#### Supplied records

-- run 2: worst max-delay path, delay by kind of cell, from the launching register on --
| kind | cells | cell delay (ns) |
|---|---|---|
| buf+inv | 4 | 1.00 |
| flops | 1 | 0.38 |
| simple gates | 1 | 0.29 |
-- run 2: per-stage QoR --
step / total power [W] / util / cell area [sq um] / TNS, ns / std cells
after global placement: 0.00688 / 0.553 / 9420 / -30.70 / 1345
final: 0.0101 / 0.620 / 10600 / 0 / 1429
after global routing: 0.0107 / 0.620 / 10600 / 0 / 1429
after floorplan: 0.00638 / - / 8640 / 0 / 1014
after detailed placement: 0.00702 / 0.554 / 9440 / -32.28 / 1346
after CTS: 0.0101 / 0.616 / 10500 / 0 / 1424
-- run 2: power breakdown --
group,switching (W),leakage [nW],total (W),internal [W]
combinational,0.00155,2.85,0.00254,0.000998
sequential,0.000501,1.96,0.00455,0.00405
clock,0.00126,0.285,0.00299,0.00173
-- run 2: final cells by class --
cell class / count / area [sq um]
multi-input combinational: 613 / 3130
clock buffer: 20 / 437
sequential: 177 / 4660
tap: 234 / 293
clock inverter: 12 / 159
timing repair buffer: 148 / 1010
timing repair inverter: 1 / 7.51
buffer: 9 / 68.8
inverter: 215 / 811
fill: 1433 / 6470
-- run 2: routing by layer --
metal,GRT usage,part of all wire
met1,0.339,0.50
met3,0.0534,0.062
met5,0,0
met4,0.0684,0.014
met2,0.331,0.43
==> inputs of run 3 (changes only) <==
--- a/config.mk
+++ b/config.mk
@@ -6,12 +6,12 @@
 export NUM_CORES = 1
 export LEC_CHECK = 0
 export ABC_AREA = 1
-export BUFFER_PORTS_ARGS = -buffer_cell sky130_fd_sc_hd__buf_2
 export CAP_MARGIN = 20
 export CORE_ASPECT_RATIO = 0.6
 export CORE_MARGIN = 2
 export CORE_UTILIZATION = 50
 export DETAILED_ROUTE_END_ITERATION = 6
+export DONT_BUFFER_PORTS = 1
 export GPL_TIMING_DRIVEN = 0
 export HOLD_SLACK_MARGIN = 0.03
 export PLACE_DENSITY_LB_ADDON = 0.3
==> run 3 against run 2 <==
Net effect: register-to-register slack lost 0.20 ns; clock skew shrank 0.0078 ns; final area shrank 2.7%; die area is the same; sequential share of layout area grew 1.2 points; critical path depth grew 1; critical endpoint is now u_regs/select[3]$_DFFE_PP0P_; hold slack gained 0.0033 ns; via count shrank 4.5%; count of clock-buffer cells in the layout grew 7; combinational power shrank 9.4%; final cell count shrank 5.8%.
`config.mk`:
```
export PLATFORM = sky130hd
export DESIGN_NAME = wb_wr_demux
export DESIGN_NICKNAME = d
export VERILOG_FILES = /design/src/source/cdc_pkg.sv /design/src/source/wb_wr_demux.sv
export SDC_FILE = /design/constraint.sdc
export NUM_CORES = 1
export LEC_CHECK = 0
export CAP_MARGIN = 20
export CORE_AREA = 2 2 39 41
export DETAILED_ROUTE_END_ITERATION = 10
export DIE_AREA = 0 0 41 43
export DONT_BUFFER_PORTS = 1
export SLEW_MARGIN = 0
export SYNTH_ARGS = -nofsm -noshare
export SYNTH_HDL_FRONTEND = slang
export SYNTH_SLANG_ARGS = --single-unit
```
`constraint.sdc`:
```
create_clock -name wr_clk -period 0.8 [get_ports wr_clk]
set_input_delay 0.04 -clock wr_clk [delete_from_list [all_inputs] [get_ports wr_clk]]
set_output_delay 0.04 -clock wr_clk [all_outputs]
set_load 0.05 [all_outputs]
```
`src/source/cdc_pkg.sv`:
```
package cdc_pkg;

  // one payload word as it travels through a channel
  typedef logic [15:0] data_t;

  // channel index, so at most four channels
  typedef logic [1:0] ch_t;

  // read port data word
  typedef logic [31:0] wb_word_t;

  // read side sequencing
  typedef enum logic [1:0] {
    st_idle,
    st_fetch,
    st_respond
  } rd_state_t;

  // pop result layout
  localparam int POP_VALID_BIT = 31;

  // status result layout, one bit per channel in each field
  localparam int STAT_EMPTY_LSB  = 0;
  localparam int STAT_FULL_LSB   = 4;
  localparam int STAT_AFULL_LSB  = 8;
  localparam int STAT_AEMPTY_LSB = 12;

endpackage

```
`src/source/wb_wr_demux.sv`:
```
module wb_wr_demux
  import cdc_pkg::*;
#(
  parameter int NUM_CH = 4
) (
  input  logic              wr_clk,
  input  logic              wr_rst_n,
  input  logic              wr_cyc,
  input  logic              wr_stb,
  input  logic              wr_we,
  input  logic [3:0]        wr_adr,
  input  data_t             wr_dat,
  output logic              wr_ack,
  input  logic [NUM_CH-1:0] full,
  output logic [NUM_CH-1:0] push,
  output data_t             push_data
);

  ch_t  ch;
  logic hit;
  logic req;
  logic room;

  // a request already acked is not taken twice
  assign req = wr_cyc && wr_stb && wr_we && !wr_ack;

  assign ch  = wr_adr[$bits(ch_t)-1:0];
  assign hit = (wr_adr < 4'(NUM_CH));

  // missing channels always have room, the word is just dropped
  assign room = !hit || !full[ch];

  always_comb begin
    push = '0;
    if (req && hit && room) begin
      push[ch] = 1'b1;
    end
  end

  assign push_data = wr_dat;

  // ack rises on the same edge that stores the word
  always_ff @(posedge wr_clk or negedge wr_rst_n) begin
    if (!wr_rst_n) begin
      wr_ack <= 1'b0;
    end else begin
      wr_ack <= req && room;
    end
  end

endmodule

```
==> results of run 1 <==
==> final timing paths <==
kind                                start            to  slack [ps]  cells past startpoint
worst max-delay path               wr_ack       push[1]        -500                      4
worst min-delay path            wr_dat[0]  push_data[0]          80                      0
worst max register to register     wr_ack        wr_ack        -240                      3
worst min register to register     wr_ack        wr_ack         900                      3
max in group asynchronous        wr_rst_n        wr_ack         420                      1
min in group asynchronous        wr_rst_n        wr_ack         260                      1
==> Yosys cell counts <==
library cell and n:
sky130_fd_sc_hd__mux2_2 1, sky130_fd_sc_hd__nor2_1 1, sky130_fd_sc_hd__buf_4 16, sky130_fd_sc_hd__nor4_1 1, sky130_fd_sc_hd__and3_1 1, sky130_fd_sc_hd__or4_1 1
sky130_fd_sc_hd__nor3_1 1, sky130_fd_sc_hd__nor4b_1 1, sky130_fd_sc_hd__and4b_1 1, sky130_fd_sc_hd__nand3_1 2, sky130_fd_sc_hd__nor3b_1 1, sky130_fd_sc_hd__nand2_1 1
sky130_fd_sc_hd__mux2i_1 1, sky130_fd_sc_hd__dfrtp_1 1
==> power groups by stage <==
stage,registers [W],logic [W],clock network (W)
floorplan,0.0000623,0.000242,0
global placement,0.0000548,0.0000421,0
detailed placement,0.0000548,0.0000420,0
CTS,0.0000547,0.0000479,0
global route,0.0000553,0.0000561,0
finish,0.0000548,0.0000529,0
==> per-layer routing <==
metal	GRT usage	share of wire
met1	0.0510	0.23
met2	0.109	0.51
met3	0.0314	0.26
met4	0.0133	0
met5	0	0
==> per-stage QoR <==
stage,hold WS [ps],instances
6_report,80.0,37
3_3_place_gp,-256,35
2_1_floorplan,-256,30
5_1_grt,80.1,37
4_1_cts,80.3,36
3_5_place_dp,-256,35
==> kinds of logic (layout without fill, tap and decap cells) <==
family,after synthesis,count (layout),share of synthesized area
flops,1,1,0.106
mux,2,2,0.0904
buf+inv,16,7,0.511
simple gates,11,11,0.293
==> what timing repair did <==
action / in CTS / in global routing
resized for setup: 2 / 1
pin swaps: 2 / 0
setup buffers: 0 / 1
hold buffers: 1 / 0
hold endpoints to repair: 1 / 0
setup endpoints to repair: 5 / 5
==> cell type report <==
class / count / area share
multi-input combinational: 13 / 0.508
sequential: 1 / 0.0854
tap: 16 / 0.0650
timing repair buffer: 7 / 0.341
==> reports/summary.log, run 1 <==
qor: outcome.result_of_the_run complete, but fails checks
qor: outcome.failed_checks setup timing
qor: die.pin_count 50
qor: finish.largest_reg_flops 1
qor: global_route.grt_max_degree 7
qor: setup_path.worstSetupStartpointType flop
qor: place.post_dp_cell_area 279 um^2
qor: yosys.syn_area_per_cell 7.84 um^2
qor: route.routed_wl 529 um
qor: min_path.worst_hold_path_type input port to output port
qor: power_and_ir_drop.intPower 0.0000840 W
qor: yosys.synth.yosys.warnings 0
qor: yosys.post-synth-top-area-fraction 0.511
qor: power_and_ir_drop.seq_power_share 0.509
qor: timing.fin_skew 0 ps
qor: route.route.detailed.vias_per_inst 4.41
qor: die.die_area 1760 um^2
qor: finish.antenna-diode-count 0
qor: timing.setup-tns-final -2090 ps
qor: timing.final.min_clock_period 1300 ps
qor: power_and_ir_drop.power_density 350 nW/um^2
qor: die.start_util 0.170
qor: die.dieWidth 41 um
qor: die.area_of_the_core_region 1380 um^2
qor: setup_path.cp.required 760 ps
qor: place.routabilityCongestion 0.615
qor: global_route.gr-total-overflow 0
qor: route.vias 163
qor: finish.area.growth.synth_to_final 30.9%
qor: setup_path.cell_by_cell_listing_of_the_critical_path and4b_2 -> nand2_2 -> nor4b_4 -> buf_12
qor: timing.maxClockFrequency 0.767 GHz
qor: finish.core_occupancy_in_the_finished_layout 0.222
qor: finish.finish.instance_area 308 um^2
qor: timing.tightestPinTransition 260 ps
qor: place.portBuffers 0
qor: power_and_ir_drop.netSwitchingPower 0.0000237 W
qor: yosys.syn-instance-count 30
qor: setup_path.critPathTopFamily simple AND/OR/NAND/NOR gates
qor: route.ant_nets 0
qor: finish.n_fill_cell 148
qor: global_route.grt_pass1_vias 193
qor: setup_path.crit_type flop to output port
qor: timing.hold_violation_total_from_the_final_report 0
qor: route.post_drt_wl_per_cell 14.3 um
qor: die.rows 14
qor: power_and_ir_drop.power 0.000108 W
qor: place.detailed_place_hpwl 433 um
qor: timing.timing.final.setup_violations 5
qor: power_and_ir_drop.sw_frac_of_total 0.220
qor: die.die_h 43 um
qor: setup_path.arrival 1260 ps
qor: setup_path.slowest_delay 370 ps
qor: setup_path.crit_path_buffers_inverters 1
qor: finish.registers.top_by_ff_count wr_ack
qor: setup_path.cpMaxStageDelayCell sky130_fd_sc_hd__dfrtp_2
qor: power_and_ir_drop.vdd_ir_drop_max 0.000118 V
qor: timing.rsz0062_at_grt yes
qor: finish.area_of_combinational_cells_with_multiple_inputs 156 um^2
qor: power_and_ir_drop.pwr-share-clk 0
qor: yosys.synth-seq-cells 1
qor: yosys.synth_nets 59
qor: power_and_ir_drop.static-leakage-power 0.106 nW
qor: yosys.post_synth_num_cell_types 14
qor: route.initialDrtViolationCount 1
qor: finish.largest_registers wr_ack: 1 flops
qor: yosys.ys_top_cells_by_area sky130_fd_sc_hd__buf_4, sky130_fd_sc_hd__dfrtp_1, sky130_fd_sc_hd__mux2_2, sky130_fd_sc_hd__and4b_1, sky130_fd_sc_hd__mux2i_1
qor: route.drc 0
qor: clock_network.clk_pin_slew 0 ps
qor: finish.final_nets 52
qor: yosys.yosys.area.top_type sky130_fd_sc_hd__buf_4
qor: place.pre_cts_ws -544 ps
qor: global_route.first_pass_grt_wire_length 772 um
qor: clock_network.clock_latency_at_the_later_pin_of_the_worst_skew_pair 0 ps
qor: finish.fraction_of_layout_cells_with_a_size_suffix_above_1 0.762
qor: finish.layout.cells.most_common sky130_fd_sc_hd__buf_12
qor: finish.most-common-layout-cells sky130_fd_sc_hd__buf_12, sky130_fd_sc_hd__buf_4
qor: global_route.globalRouteTotalUtil 0.0591
qor: run.max-cap-violations 0
qor: global_route.grt_antenna_before_repair 0
qor: yosys.seq_area_frac_synth 0.106
qor: timing.timing.slew.headroom 0.826
qor: timing.worst_slack -504 ps
qor: route.first_pass_iters 2
qor: setup_path.endpoint_kind output port
qor: finish.seqCellArea 26.3 um^2
qor: timing.report.final.slew_viol_count 0
qor: yosys.synth.cell_area 235 um^2
qor: setup_path.critical_path_fanout_max 3
qor: power_and_ir_drop.comb_power_share 0.491
qor: timing.final_min_period_over_clock_period 1.63
(Power assumes the default switching activity.)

########

(Description of the task) From the line containing "inverter: 215 / 811" down to the line containing "run 3 against" in the material above, reproduce every line exactly, including the two end lines.

(Task solution)
inverter: 215 / 811
fill: 1433 / 6470
-- run 2: routing by layer --
metal,GRT usage,part of all wire
met1,0.339,0.50
met3,0.0534,0.062
met5,0,0
met4,0.0684,0.014
met2,0.331,0.43
==> inputs of run 3 (changes only) <==
--- a/config.mk
+++ b/config.mk
@@ -6,12 +6,12 @@
 export NUM_CORES = 1
 export LEC_CHECK = 0
 export ABC_AREA = 1
-export BUFFER_PORTS_ARGS = -buffer_cell sky130_fd_sc_hd__buf_2
 export CAP_MARGIN = 20
 export CORE_ASPECT_RATIO = 0.6
 export CORE_MARGIN = 2
 export CORE_UTILIZATION = 50
 export DETAILED_ROUTE_END_ITERATION = 6
+export DONT_BUFFER_PORTS = 1
 export GPL_TIMING_DRIVEN = 0
 export HOLD_SLACK_MARGIN = 0.03
 export PLACE_DENSITY_LB_ADDON = 0.3
==> run 3 against run 2 <==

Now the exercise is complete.